Source material:
= = = = = = =
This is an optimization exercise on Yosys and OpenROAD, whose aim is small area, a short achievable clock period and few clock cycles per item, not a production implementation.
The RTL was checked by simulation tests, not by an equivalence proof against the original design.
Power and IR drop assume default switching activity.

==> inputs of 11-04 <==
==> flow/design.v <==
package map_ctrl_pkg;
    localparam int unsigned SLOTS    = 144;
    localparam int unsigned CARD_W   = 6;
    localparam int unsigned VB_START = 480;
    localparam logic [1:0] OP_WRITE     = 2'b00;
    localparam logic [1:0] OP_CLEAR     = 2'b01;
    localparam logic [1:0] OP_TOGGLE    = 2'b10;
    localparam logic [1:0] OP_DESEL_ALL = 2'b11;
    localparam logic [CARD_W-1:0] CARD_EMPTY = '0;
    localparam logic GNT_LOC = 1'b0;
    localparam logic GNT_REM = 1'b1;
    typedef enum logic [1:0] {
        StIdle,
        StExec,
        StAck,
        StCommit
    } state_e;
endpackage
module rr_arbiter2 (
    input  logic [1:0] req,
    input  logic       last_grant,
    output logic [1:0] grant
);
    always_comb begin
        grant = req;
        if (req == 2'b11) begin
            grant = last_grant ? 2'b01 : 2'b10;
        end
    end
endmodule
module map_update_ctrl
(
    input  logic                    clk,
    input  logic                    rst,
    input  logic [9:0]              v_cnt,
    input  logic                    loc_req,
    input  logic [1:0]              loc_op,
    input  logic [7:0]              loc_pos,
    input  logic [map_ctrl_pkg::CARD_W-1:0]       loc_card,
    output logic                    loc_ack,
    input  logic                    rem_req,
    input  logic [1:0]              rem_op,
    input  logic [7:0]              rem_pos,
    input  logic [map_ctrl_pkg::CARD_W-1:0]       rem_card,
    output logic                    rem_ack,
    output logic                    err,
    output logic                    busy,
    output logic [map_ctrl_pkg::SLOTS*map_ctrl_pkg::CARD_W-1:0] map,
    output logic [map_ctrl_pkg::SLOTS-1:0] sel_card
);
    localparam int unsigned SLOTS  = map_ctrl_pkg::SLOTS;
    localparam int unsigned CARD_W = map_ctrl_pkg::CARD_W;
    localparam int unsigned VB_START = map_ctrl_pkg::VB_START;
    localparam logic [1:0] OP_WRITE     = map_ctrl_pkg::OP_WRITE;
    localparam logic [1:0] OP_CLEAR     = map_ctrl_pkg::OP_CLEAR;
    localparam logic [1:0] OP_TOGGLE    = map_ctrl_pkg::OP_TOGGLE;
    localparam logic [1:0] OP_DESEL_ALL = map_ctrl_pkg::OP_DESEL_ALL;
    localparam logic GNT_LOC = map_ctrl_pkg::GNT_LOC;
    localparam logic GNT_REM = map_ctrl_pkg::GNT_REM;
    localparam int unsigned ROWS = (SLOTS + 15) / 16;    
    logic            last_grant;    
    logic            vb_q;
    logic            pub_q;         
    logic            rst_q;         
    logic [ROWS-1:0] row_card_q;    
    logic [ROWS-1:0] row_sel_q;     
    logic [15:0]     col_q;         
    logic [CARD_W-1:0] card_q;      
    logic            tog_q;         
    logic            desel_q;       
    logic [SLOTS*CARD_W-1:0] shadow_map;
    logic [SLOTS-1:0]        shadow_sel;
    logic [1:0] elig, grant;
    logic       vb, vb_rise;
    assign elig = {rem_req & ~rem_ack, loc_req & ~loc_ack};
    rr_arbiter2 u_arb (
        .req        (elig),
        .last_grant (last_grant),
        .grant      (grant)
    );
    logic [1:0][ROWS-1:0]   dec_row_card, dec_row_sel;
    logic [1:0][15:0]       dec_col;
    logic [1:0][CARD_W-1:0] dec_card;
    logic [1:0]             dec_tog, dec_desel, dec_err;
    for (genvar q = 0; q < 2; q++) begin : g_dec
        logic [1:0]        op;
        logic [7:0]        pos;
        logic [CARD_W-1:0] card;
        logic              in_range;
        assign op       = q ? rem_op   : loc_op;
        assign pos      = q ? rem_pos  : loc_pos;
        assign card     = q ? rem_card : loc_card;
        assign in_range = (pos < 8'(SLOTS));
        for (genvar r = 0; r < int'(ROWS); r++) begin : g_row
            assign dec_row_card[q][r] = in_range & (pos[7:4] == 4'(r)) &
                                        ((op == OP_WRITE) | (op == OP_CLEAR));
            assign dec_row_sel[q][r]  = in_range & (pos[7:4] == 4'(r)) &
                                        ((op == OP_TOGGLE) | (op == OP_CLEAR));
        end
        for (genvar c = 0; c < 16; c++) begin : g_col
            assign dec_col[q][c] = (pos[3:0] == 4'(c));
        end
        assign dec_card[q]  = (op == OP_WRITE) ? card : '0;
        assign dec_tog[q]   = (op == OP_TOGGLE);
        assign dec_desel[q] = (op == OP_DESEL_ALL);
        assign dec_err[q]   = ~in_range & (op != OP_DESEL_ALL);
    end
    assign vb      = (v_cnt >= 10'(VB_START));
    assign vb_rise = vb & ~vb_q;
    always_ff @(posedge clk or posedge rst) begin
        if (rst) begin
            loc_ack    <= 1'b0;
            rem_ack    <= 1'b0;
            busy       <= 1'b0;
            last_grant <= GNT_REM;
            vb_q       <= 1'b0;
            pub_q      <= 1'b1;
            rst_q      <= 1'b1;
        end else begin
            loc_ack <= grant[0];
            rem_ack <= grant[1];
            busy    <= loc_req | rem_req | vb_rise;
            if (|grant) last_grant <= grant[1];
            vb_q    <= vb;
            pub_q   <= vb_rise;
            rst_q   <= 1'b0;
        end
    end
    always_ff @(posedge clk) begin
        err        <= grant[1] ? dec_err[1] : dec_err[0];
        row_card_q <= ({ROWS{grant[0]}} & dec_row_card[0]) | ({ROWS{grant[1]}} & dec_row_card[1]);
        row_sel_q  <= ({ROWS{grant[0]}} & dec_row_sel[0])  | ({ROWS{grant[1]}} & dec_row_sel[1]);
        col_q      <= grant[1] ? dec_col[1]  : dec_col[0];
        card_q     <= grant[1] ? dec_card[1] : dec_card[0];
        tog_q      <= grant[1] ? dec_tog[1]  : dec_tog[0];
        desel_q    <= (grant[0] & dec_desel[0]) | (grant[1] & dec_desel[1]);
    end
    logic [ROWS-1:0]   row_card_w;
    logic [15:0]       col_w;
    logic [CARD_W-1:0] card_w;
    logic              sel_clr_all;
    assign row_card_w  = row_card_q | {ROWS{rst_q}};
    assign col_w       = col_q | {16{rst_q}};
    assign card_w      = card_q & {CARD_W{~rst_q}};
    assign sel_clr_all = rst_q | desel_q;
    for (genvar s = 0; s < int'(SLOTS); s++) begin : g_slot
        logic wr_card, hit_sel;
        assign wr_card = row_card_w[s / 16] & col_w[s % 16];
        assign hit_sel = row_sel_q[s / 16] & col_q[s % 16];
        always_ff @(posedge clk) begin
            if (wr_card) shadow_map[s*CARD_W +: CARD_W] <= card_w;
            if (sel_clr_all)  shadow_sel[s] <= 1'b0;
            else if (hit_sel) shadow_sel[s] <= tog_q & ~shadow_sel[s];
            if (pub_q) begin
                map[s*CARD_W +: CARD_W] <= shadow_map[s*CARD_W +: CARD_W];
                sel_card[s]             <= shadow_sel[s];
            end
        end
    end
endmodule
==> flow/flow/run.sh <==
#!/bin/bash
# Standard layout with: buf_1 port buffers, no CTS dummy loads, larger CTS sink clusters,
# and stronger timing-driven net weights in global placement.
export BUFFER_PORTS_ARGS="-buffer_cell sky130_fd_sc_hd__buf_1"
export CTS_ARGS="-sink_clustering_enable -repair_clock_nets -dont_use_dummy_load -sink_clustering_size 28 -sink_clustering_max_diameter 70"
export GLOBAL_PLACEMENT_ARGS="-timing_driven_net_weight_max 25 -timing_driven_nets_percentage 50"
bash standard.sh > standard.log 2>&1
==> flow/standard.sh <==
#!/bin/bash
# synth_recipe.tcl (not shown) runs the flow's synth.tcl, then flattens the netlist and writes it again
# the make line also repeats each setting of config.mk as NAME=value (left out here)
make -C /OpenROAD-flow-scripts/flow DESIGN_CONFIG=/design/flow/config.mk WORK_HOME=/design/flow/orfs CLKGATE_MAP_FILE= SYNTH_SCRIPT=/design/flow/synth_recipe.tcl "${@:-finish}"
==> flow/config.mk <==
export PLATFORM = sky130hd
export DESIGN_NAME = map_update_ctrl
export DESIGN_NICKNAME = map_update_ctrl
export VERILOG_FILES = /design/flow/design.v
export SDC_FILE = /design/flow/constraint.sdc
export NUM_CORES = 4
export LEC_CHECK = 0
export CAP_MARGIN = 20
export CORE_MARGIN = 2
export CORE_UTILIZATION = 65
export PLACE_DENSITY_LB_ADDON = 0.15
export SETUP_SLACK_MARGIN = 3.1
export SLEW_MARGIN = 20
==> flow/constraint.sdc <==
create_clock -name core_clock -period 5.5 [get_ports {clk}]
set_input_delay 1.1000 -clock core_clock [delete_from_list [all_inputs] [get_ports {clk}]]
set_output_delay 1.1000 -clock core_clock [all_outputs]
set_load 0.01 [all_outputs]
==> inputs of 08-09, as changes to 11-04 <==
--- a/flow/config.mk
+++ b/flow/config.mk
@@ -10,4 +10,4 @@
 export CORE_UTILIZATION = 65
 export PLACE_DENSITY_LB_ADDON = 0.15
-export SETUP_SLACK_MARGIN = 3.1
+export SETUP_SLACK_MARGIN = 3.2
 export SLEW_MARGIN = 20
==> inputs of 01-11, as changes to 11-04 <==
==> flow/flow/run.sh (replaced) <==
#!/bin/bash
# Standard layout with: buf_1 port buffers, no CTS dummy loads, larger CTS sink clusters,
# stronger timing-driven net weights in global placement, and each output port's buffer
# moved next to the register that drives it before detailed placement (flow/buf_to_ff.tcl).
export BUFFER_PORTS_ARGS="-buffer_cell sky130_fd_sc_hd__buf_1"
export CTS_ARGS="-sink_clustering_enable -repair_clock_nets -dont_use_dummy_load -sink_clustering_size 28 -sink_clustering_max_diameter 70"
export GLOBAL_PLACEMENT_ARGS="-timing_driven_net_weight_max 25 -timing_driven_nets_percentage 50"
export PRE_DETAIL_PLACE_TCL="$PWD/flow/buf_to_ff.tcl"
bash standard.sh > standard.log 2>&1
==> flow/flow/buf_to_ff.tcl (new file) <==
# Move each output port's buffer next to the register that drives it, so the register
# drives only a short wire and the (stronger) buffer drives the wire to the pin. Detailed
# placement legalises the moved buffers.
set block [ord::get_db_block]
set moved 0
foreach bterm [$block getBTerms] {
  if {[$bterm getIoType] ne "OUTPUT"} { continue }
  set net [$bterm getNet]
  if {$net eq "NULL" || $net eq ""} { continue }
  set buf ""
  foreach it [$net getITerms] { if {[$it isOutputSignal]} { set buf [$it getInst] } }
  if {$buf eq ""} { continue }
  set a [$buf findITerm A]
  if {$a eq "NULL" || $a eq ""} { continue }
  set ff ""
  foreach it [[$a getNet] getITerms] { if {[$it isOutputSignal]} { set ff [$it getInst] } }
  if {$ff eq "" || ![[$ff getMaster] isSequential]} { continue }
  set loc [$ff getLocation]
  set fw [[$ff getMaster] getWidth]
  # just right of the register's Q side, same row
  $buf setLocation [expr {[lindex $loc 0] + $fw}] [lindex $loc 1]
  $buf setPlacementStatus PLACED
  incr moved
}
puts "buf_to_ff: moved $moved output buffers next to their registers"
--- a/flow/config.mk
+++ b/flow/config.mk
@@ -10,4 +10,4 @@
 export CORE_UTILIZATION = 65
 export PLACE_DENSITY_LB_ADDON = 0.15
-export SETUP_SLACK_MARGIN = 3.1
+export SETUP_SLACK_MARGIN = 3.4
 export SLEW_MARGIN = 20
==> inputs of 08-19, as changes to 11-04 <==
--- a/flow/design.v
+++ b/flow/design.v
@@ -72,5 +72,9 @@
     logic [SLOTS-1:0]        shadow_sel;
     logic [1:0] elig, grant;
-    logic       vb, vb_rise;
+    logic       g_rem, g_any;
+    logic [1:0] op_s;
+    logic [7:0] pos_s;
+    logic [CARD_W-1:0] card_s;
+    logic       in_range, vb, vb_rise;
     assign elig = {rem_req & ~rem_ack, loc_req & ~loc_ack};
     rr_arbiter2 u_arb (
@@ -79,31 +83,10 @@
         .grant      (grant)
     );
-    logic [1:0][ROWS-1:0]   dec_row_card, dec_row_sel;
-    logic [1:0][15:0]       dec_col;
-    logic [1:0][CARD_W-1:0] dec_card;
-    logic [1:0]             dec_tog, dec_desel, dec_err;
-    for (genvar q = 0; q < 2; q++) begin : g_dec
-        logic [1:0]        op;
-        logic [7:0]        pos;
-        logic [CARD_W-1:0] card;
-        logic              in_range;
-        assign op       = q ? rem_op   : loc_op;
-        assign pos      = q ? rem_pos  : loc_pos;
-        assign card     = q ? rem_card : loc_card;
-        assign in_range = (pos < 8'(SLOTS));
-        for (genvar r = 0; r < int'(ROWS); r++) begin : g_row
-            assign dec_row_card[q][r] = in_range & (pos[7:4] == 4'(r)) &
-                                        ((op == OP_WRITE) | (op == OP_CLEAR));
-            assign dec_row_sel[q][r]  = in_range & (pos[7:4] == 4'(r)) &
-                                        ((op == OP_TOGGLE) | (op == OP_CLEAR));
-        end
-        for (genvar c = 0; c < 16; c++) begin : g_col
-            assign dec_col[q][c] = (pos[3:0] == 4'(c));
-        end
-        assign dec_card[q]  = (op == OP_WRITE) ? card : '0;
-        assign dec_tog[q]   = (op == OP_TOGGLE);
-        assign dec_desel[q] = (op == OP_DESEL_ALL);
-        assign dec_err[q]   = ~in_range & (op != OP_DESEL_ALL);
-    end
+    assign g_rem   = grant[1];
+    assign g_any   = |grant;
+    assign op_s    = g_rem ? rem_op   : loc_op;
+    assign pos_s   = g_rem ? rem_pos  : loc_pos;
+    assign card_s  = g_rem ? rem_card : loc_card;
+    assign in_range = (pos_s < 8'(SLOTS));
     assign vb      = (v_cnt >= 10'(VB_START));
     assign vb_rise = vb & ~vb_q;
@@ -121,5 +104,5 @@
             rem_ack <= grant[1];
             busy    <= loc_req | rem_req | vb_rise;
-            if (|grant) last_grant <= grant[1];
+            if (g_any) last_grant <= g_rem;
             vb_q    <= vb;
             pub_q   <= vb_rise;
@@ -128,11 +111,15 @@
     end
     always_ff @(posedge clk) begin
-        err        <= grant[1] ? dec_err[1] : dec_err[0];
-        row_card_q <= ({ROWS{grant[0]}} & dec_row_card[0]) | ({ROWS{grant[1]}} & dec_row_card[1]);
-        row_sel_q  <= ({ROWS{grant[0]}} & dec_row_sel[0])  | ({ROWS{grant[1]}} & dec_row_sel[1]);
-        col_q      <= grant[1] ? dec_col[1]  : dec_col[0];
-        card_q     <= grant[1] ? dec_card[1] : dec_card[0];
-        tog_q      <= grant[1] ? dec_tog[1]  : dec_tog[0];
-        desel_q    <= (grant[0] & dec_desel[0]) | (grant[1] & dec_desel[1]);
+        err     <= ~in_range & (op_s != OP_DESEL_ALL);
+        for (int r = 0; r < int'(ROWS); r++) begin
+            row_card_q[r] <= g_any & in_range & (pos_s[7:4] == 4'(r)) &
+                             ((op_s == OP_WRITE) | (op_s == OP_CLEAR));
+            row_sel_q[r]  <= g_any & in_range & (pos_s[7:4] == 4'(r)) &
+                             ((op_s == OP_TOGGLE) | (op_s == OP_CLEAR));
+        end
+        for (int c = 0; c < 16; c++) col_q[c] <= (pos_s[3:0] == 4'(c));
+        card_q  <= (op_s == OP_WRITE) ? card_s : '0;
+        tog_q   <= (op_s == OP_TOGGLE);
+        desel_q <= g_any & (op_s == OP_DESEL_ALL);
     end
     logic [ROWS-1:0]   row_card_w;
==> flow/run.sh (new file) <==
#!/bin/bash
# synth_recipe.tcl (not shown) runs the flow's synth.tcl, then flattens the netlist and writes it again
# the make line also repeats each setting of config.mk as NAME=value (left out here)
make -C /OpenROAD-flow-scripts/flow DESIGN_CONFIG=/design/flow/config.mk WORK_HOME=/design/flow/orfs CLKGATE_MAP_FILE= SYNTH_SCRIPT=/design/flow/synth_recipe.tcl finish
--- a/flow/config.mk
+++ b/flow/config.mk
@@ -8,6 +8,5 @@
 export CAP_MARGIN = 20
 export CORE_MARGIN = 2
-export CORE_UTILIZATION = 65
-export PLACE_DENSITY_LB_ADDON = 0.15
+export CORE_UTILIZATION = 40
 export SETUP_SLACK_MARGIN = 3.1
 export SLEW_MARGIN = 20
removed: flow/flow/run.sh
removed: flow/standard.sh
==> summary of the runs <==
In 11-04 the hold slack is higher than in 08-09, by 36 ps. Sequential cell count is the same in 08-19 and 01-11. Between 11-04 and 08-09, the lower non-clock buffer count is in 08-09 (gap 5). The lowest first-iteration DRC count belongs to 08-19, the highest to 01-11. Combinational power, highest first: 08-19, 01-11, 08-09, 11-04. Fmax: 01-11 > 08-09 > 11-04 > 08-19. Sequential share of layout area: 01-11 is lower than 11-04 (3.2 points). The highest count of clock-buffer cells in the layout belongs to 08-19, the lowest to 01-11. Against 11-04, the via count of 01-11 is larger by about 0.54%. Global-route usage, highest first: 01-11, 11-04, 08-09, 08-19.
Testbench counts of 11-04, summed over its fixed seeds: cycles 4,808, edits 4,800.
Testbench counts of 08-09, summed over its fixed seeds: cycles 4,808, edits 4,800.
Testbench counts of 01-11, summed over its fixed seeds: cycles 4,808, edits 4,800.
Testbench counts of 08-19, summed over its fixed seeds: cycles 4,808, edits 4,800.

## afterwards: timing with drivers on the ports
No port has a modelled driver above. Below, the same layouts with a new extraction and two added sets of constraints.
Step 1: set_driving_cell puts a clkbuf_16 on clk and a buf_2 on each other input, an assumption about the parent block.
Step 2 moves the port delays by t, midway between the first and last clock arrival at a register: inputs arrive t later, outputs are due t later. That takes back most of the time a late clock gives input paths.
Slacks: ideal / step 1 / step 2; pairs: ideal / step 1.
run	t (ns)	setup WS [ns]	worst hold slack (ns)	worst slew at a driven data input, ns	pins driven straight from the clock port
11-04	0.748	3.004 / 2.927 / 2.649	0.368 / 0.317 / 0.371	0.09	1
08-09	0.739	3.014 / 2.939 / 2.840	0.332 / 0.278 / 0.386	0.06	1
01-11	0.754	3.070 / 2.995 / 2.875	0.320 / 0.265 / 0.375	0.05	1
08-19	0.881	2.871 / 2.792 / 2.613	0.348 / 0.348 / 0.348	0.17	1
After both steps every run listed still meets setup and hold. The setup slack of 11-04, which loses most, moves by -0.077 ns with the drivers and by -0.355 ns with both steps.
= = = = = = =
Goal of the exercise: In the data above, find the line that contains "[lindex $loc 1]" and the line that contains "-72,5 +72,9 @@". Repeat exactly those lines and every line between them, and only those.

Task output:
  $buf setLocation [expr {[lindex $loc 0] + $fw}] [lindex $loc 1]
  $buf setPlacementStatus PLACED
  incr moved
}
puts "buf_to_ff: moved $moved output buffers next to their registers"
--- a/flow/config.mk
+++ b/flow/config.mk
@@ -10,4 +10,4 @@
 export CORE_UTILIZATION = 65
 export PLACE_DENSITY_LB_ADDON = 0.15
-export SETUP_SLACK_MARGIN = 3.1
+export SETUP_SLACK_MARGIN = 3.4
 export SLEW_MARGIN = 20
==> inputs of 08-19, as changes to 11-04 <==
--- a/flow/design.v
+++ b/flow/design.v
@@ -72,5 +72,9 @@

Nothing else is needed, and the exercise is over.